Monday, February 4, 2019

52 Weeks of Family: Week 15

Mila:
Neurological Reorganization is a common intervention strategy for kiddos who have traumatic pasts. Through physical and play therapy children go back and master the developmental & emotional milestones that they have missed when they were simply in survival mode. Who cares if you never play peek-a-boo, if your only goal is fundamental food and shelter.  Thankfully, you were always surrounded by women who kept you safe and loved you...but you were still in an orphanage and moved to an adult institution for developmentally & intellectually delayed adults at the age of four.  Plus, all the early interventions that kiddos with DS need, you never had access to.  All of that to say, you naturally started the neuro reorg process on your own a few weeks after coming home. It actually caught me by surprise...peek-a-boo with the shower curtain when I would help you out of the shower in the morning.  Oh the giggles!  The laughs and shrieks when you didn't know what side of the curtain my face would show up on and the look of utter joy as you finally found my face as I helped dry your adolescent body off.  This lasted weeks and then you let it transition into...crawling. Crawling to get my attention and laughing as I play chase you into the kitchen or family room. Your brain is filling in the Swiss cheese holes of emotional attachment you never had with a mother.  Trying to explain this to outsiders is difficult--why I help put on your shoes or brush your teeth or even wash your face after a meal (of course you can do these things on your own--you've been doing it for years, but not because you could, it was because you HAD to), but each of those tasks that I can introduce myself into forces the face to face engagement that you should have had at 1 and 3 and 6 when you were forced to do those skills on your own.  I was excited to share this with our Social Worker who visited this week!


I've started a new strategy of helping you interact with your little brother...overwhelming and ridiculous amounts of praise and positive reinforcement! You absolutely soak it up and seem eager to see me to crazy-bananas when you emotionally engage your own personal Asian shadow.  I feel a bit like I'm manipulating you, but I suppose that is the undertone of parenting, isn't it?  It's working though! You said 'thank you' to Isaac several times this week and even sat with him to play or share the Kindle.
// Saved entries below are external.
`src/emu_config.svh`:
```
`ifndef EMU_CONFIG_SVH
`define EMU_CONFIG_SVH

// Register bus widths
`define EMU_ADDR_W 12
`define EMU_DATA_W 32

// Number of trigger lines coming from the emulated design
`define EMU_TRIG_W 32

// Register byte offsets
`define EMU_STAT        12'h000
`define EMU_TRIG_STAT   12'h004
`define EMU_CYCLE_LO    12'h008
`define EMU_CYCLE_HI    12'h00C
`define EMU_STEP        12'h010

// AXI-lite response codes
`define AXIL_RESP_OKAY      2'b00
`define AXIL_RESP_SLVERR    2'b10

// Width of the emulated-cycle counter, read in two halves
`define EMU_CYCLE_W 64

// Strobe value that marks a full-word write
`define EMU_FULL_STRB 4'b1111

`endif

```
`src/emu_pkg.sv`:
```
`include "emu_config.svh"

package emu_pkg;

    // One register write as seen by the register block
    typedef struct packed {
        logic [`EMU_ADDR_W-1:0] addr;
        logic [`EMU_DATA_W-1:0] data;
    } csr_wr_t;

    // EMU_STAT layout
    //   bit 31   step_trig, read only
    //   bit 1    DUT reset
    //   bit 0    halt
    typedef struct packed {
        logic        step_trig;
        logic [28:0] reserved;
        logic        dut_reset;
        logic        halt;
    } emu_stat_t;

endpackage

```
`src/csr_axil_slave.sv`:
```
`timescale 1ns/10ps

`include "emu_config.svh"

module csr_axil_slave (
    input  logic                    clk,
    input  logic                    rst,

    input  logic                    awvalid,
    output logic                    awready,
    input  logic [`EMU_ADDR_W-1:0]  awaddr,
    input  logic [2:0]              awprot,
    input  logic                    wvalid,
    output logic                    wready,
    input  logic [`EMU_DATA_W-1:0]  wdata,
    input  logic [3:0]              wstrb,
    output logic                    bvalid,
    input  logic                    bready,
    output logic [1:0]              bresp,

    input  logic                    arvalid,
    output logic                    arready,
    input  logic [`EMU_ADDR_W-1:0]  araddr,
    input  logic [2:0]              arprot,
    output logic                    rvalid,
    input  logic                    rready,
    output logic [`EMU_DATA_W-1:0]  rdata,
    output logic [1:0]              rresp,

    output logic                    wr_en,
    output emu_pkg::csr_wr_t        wr,
    output logic [`EMU_ADDR_W-1:0]  rd_addr,
    input  logic [`EMU_DATA_W-1:0]  rd_data
);
    import emu_pkg::*;

    csr_wr_t                wr_q;
    logic                   aw_held;
    logic                   w_held;
    logic                   wr_err;
    logic                   b_pend;
    logic [1:0]             b_resp_q;
    logic                   wr_both;

    logic [`EMU_ADDR_W-1:0] ar_addr;
    logic [`EMU_DATA_W-1:0] r_data;
    logic                   ar_held;
    logic                   r_held;

    // Address and data both present, write completes this edge
    assign wr_both = aw_held && w_held;

    // awprot and arprot carry no meaning for these registers
    assign awready = !aw_held && !b_pend;
    assign wready  = !w_held;
    assign bvalid  = b_pend;
    assign bresp   = b_resp_q;

    assign wr_en   = wr_both && !wr_err;
    assign wr      = wr_q;

    always_ff @(posedge clk) begin
        if (awvalid && awready) begin
            wr_q.addr <= awaddr;
        end
        if (wvalid && wready) begin
            wr_q.data <= wdata;
        end
    end

    always_ff @(posedge clk) begin
        if (rst) begin
            aw_held  <= 1'b0;
            w_held   <= 1'b0;
            wr_err   <= 1'b0;
            b_pend   <= 1'b0;
            b_resp_q <= `AXIL_RESP_OKAY;
        end else begin
            if (awvalid && awready) begin
                aw_held <= 1'b1;
            end
            if (wvalid && wready) begin
                w_held <= 1'b1;
                wr_err <= wstrb != `EMU_FULL_STRB;
            end
            // Response code is frozen here so a new W beat cannot disturb it
            if (wr_both) begin
                aw_held  <= 1'b0;
                w_held   <= 1'b0;
                b_pend   <= 1'b1;
                b_resp_q <= wr_err ? `AXIL_RESP_SLVERR : `AXIL_RESP_OKAY;
            end
            if (bvalid && bready) begin
                b_pend <= 1'b0;
            end
        end
    end

    // Read side
    assign arready = !ar_held;
    assign rvalid  = r_held;
    assign rdata   = r_data;
    assign rresp   = `AXIL_RESP_OKAY;
    assign rd_addr = ar_addr;

    always_ff @(posedge clk) begin
        if (arvalid && arready) begin
            ar_addr <= araddr;
        end
        if (ar_held && !r_held) begin
            r_data <= rd_data;
        end
    end

    always_ff @(posedge clk) begin
        if (rst) begin
            ar_held <= 1'b0;
            r_held  <= 1'b0;
        end else begin
            if (arvalid && arready) begin
                ar_held <= 1'b1;
            end
            if (ar_held && !r_held) begin
                r_held <= 1'b1;
            end
            if (rvalid && rready) begin
                ar_held <= 1'b0;
                r_held  <= 1'b0;
            end
        end
    end

    a_b_hold: assert property (@(posedge clk) disable iff (rst)
        bvalid && !bready |=> bvalid && $stable(bresp));

    a_r_hold: assert property (@(posedge clk) disable iff (rst)
        rvalid && !rready |=> rvalid && $stable(rdata));

    // A W beat with a partial strobe never produces a write pulse
    a_no_wr_on_err: assert property (@(posedge clk) disable iff (rst)
        wvalid && wready && wstrb != `EMU_FULL_STRB |=> !wr_en);

endmodule

```
`src/emu_ctrl_regs.sv`:
```
`timescale 1ns/10ps

`include "emu_config.svh"

module emu_ctrl_regs (
    input  logic                    clk,
    input  logic                    rst,

    input  logic                    wr_en,
    input  emu_pkg::csr_wr_t        wr,
    input  logic [`EMU_ADDR_W-1:0]  rd_addr,
    output logic [`EMU_DATA_W-1:0]  rd_data,

    input  logic [`EMU_TRIG_W-1:0]  dut_trig,
    output logic                    halt,
    output logic                    dut_reset
);
    import emu_pkg::*;

    emu_stat_t              stat;
    logic                   step_trig_q;
    logic [`EMU_TRIG_W-1:0] trig_stat;
    logic [`EMU_CYCLE_W-1:0] cycle;
    logic [`EMU_DATA_W-1:0] step;
    logic [`EMU_DATA_W-1:0] step_next;
    logic                   step_trig;
    logic                   trigger;

    logic                   wr_stat;
    logic                   wr_cycle_lo;
    logic                   wr_cycle_hi;
    logic                   wr_step;

    // Register address decode for the write pulse
    assign wr_stat     = wr_en && wr.addr == `EMU_STAT;
    assign wr_cycle_lo = wr_en && wr.addr == `EMU_CYCLE_LO;
    assign wr_cycle_hi = wr_en && wr.addr == `EMU_CYCLE_HI;
    assign wr_step     = wr_en && wr.addr == `EMU_STEP;

    // Step counter only moves while the design runs
    always_comb begin
        if (halt) begin
            step_next = step;
        end else if (step != '0) begin
            step_next = step - 1'b1;
        end else begin
            step_next = '0;
        end
    end

    // Fires on the cycle the count goes from one to zero
    assign step_trig = step != '0 && step_next == '0;
    assign trigger   = step_trig || |dut_trig;

    // Halt, DUT reset and the step-trigger flag
    always_ff @(posedge clk) begin
        if (rst) begin
            halt        <= 1'b1;
            dut_reset   <= 1'b1;
            step_trig_q <= 1'b0;
        end else if (trigger) begin
            // Trigger wins over a STAT write in the same cycle
            halt        <= 1'b1;
            step_trig_q <= step_trig;
        end else if (wr_stat) begin
            halt      <= wr.data[0];
            dut_reset <= wr.data[1];
        end
    end

    // Trigger lines seen at the last trigger
    always_ff @(posedge clk) begin
        if (rst) begin
            trig_stat <= '0;
        end else if (trigger) begin
            trig_stat <= dut_trig;
        end
    end

    // Emulated-cycle counter, loadable in halves while halted
    always_ff @(posedge clk) begin
        if (rst) begin
            cycle <= '0;
        end else if (!halt) begin
            cycle <= cycle + 1'b1;
        end else begin
            if (wr_cycle_lo) begin
                cycle[31:0] <= wr.data;
            end
            if (wr_cycle_hi) begin
                cycle[63:32] <= wr.data;
            end
        end
    end

    // Step register, a write overrides the decrement
    always_ff @(posedge clk) begin
        if (rst) begin
            step <= '0;
        end else if (wr_step) begin
            step <= wr.data;
        end else begin
            step <= step_next;
        end
    end

    always_comb begin
        stat           = '0;
        stat.step_trig = step_trig_q;
        stat.dut_reset = dut_reset;
        stat.halt      = halt;
    end

    // Read mux, unmapped offsets give zero
    always_comb begin
        case (rd_addr)
            `EMU_STAT:      rd_data = stat;
            `EMU_TRIG_STAT: rd_data = trig_stat;
            `EMU_CYCLE_LO:  rd_data = cycle[31:0];
            `EMU_CYCLE_HI:  rd_data = cycle[63:32];
            `EMU_STEP:      rd_data = step;
            default:        rd_data = '0;
        endcase
    end

    // Any trigger stops the design on the next edge
    a_trig_halt: assert property (@(posedge clk) disable iff (rst)
        trigger |=> halt);

endmodule

```
`src/emu_system.sv`:
```
`timescale 1ns/10ps

`include "emu_config.svh"

module emu_system (
    input  logic                    clk,
    input  logic                    rst,

    input  logic                    awvalid,
    output logic                    awready,
    input  logic [`EMU_ADDR_W-1:0]  awaddr,
    input  logic [2:0]              awprot,
    input  logic                    wvalid,
    output logic                    wready,
    input  logic [`EMU_DATA_W-1:0]  wdata,
    input  logic [3:0]              wstrb,
    output logic                    bvalid,
    input  logic                    bready,
    output logic [1:0]              bresp,

    input  logic                    arvalid,
    output logic                    arready,
    input  logic [`EMU_ADDR_W-1:0]  araddr,
    input  logic [2:0]              arprot,
    output logic                    rvalid,
    input  logic                    rready,
    output logic [`EMU_DATA_W-1:0]  rdata,
    output logic [1:0]              rresp,

    input  logic [`EMU_TRIG_W-1:0]  dut_trig,
    output logic                    halt,
    output logic                    dut_reset
);
    import emu_pkg::*;

    logic                   wr_en;
    csr_wr_t                wr;
    logic [`EMU_ADDR_W-1:0] rd_addr;
    logic [`EMU_DATA_W-1:0] rd_data;

    csr_axil_slave u_slave (
        .clk     (clk),
        .rst     (rst),
        .awvalid (awvalid),
        .awready (awready),
        .awaddr  (awaddr),
        .awprot  (awprot),
        .wvalid  (wvalid),
        .wready  (wready),
        .wdata   (wdata),
        .wstrb   (wstrb),
        .bvalid  (bvalid),
        .bready  (bready),
        .bresp   (bresp),
        .arvalid (arvalid),
        .arready (arready),
        .araddr  (araddr),
        .arprot  (arprot),
        .rvalid  (rvalid),
        .rready  (rready),
        .rdata   (rdata),
        .rresp   (rresp),
        .wr_en   (wr_en),
        .wr      (wr),
        .rd_addr (rd_addr),
        .rd_data (rd_data)
    );

    emu_ctrl_regs u_regs (
        .clk       (clk),
        .rst       (rst),
        .wr_en     (wr_en),
        .wr        (wr),
        .rd_addr   (rd_addr),
        .rd_data   (rd_data),
        .dut_trig  (dut_trig),
        .halt      (halt),
        .dut_reset (dut_reset)
    );

endmodule

```
**config.mk**
```make
export PLATFORM = sky130hd
export DESIGN_NAME = global_controller
export DESIGN_NICKNAME = d
export VERILOG_FILES = /design/src/hdl/dram_pkg.sv /design/src/hdl/bank_dispatch.sv /design/src/hdl/global_controller.sv /design/src/hdl/read_return.sv /design/src/hdl/request_scheduler.sv /design/src/hdl/sync_fifo.sv /design/src/hdl/write_queue.sv
export VERILOG_INCLUDE_DIRS = /design/src /design/src/hdl
export SDC_FILE = /design/constraint.sdc
export NUM_CORES = 1
export LEC_CHECK = 0
export BUFFER_PORTS_ARGS = -buffer_cell sky130_fd_sc_hd__buf_2
export CAP_MARGIN = 15
export CORE_ASPECT_RATIO = 1.5
export CORE_MARGIN = 5
export CORE_UTILIZATION = 61
export CTS_CLUSTER_DIAMETER = 50
export DETAILED_ROUTE_END_ITERATION = 12
export MAX_ROUTING_LAYER = met4
export PLACE_DENSITY_LB_ADDON = 0.12
export SLEW_MARGIN = 20
export SYNTH_ARGS = -nofsm -noshare
export SYNTH_HDL_FRONTEND = slang
export SYNTH_SLANG_ARGS = --single-unit
```
**constraint.sdc**
```tcl
create_clock -name i_clk -period 8.1 [get_ports i_clk]
set_clock_uncertainty 0.2 [all_clocks]
set_input_delay 0.81 -clock i_clk [delete_from_list [all_inputs] [get_ports i_clk]]
set_output_delay 0.81 -clock i_clk [all_outputs]
set_load 0.01 [all_outputs]
```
Slowly but surely, we'll help you open your heart to this little family of yours. 

  
In other news, you've had a major milestone.  Three times this week you left your bedroom in the morning on your own!  I know that sounds like something silly to celebrate, but you have spent your whole life locked into a dark room at night and allowed to come out only when someone unlocks the door.  If you got sick or scared or needed the bathroom or couldn't sleep you couldn't leave.  You were safe and warm and tucked in...but also locked in.  It didn't take long for me to figure this out so I left your door open, put a light on in the bathroom across from your room. I'd lovingly call for you from my room in the mornings...but always you would wait until I escorted you out.  Fifteen weeks later you ventured out on your own in the morning. First, it was turning on your light and rushing back into bed to giggle and call ME, clapping your hands wildly.  The next morning you crossed the threshold all on your own...and ran through the house giggle-shrieking like you were streaking at a football game!  You did it!! (thankfully, with your clothes on!). You feel safe enough to leave YOUR room and walk about YOUR house when YOU are done sleeping. This is a big deal. <3


Isaac:
You had a rough week this week and I'm not entirely sure why. I want to believe it's not because I'm trying to get you to sleep bed in your own bed instead of mine. (Pleeeease tell me it's not that).  You didn't start co-sleeping until you started school. Your little heart has always struggled with separation anxiety and I think you just decided "Fine. I'll go to school and I may even like it, but if you leave me for 8 hours then I'm glued to you for 8 hours a night. Fair trade." Except it's not reeaaallly a fair trade, cuz you sleep like a ninja and more often than I want to admit you put your tiny freezing toes DOWN my pajamas bottoms. DUDE, we have GOT to some boundaries! We'll keep working on it. I jokingly tell my friends that as long as you are sleeping in your own bed before prom, then it's a win...but I'm secretly hoping for second grade. 

Also...you are the king of Nacho Night!



Me:
I'm finding a groove with school drop offs and work. And actually look forward to the commute to work so I can flip on an audiobook.  I was an avid reader prior to parenting and that wasn't something I was willing to give up...adjust but not give up. My personal goal has been at least 12 books a year--in any genre, fashion or length, just keep reading/listening. In the seasons that we spent a lot of time in the hospital I counted the stack of discharge paperwork as a book and just barely made my 12 book min that year!  Most years I'm in the high teens and twenties, but I missed my goal in 2018 while we were in Albania. I hope to make up for it this year! There are a stack of hard books in the front room and a list queued on the phone all ready to go!

1 comment:

  1. Love hearing about these many celebrations! Your description of her coming out of her room grabbed my heart.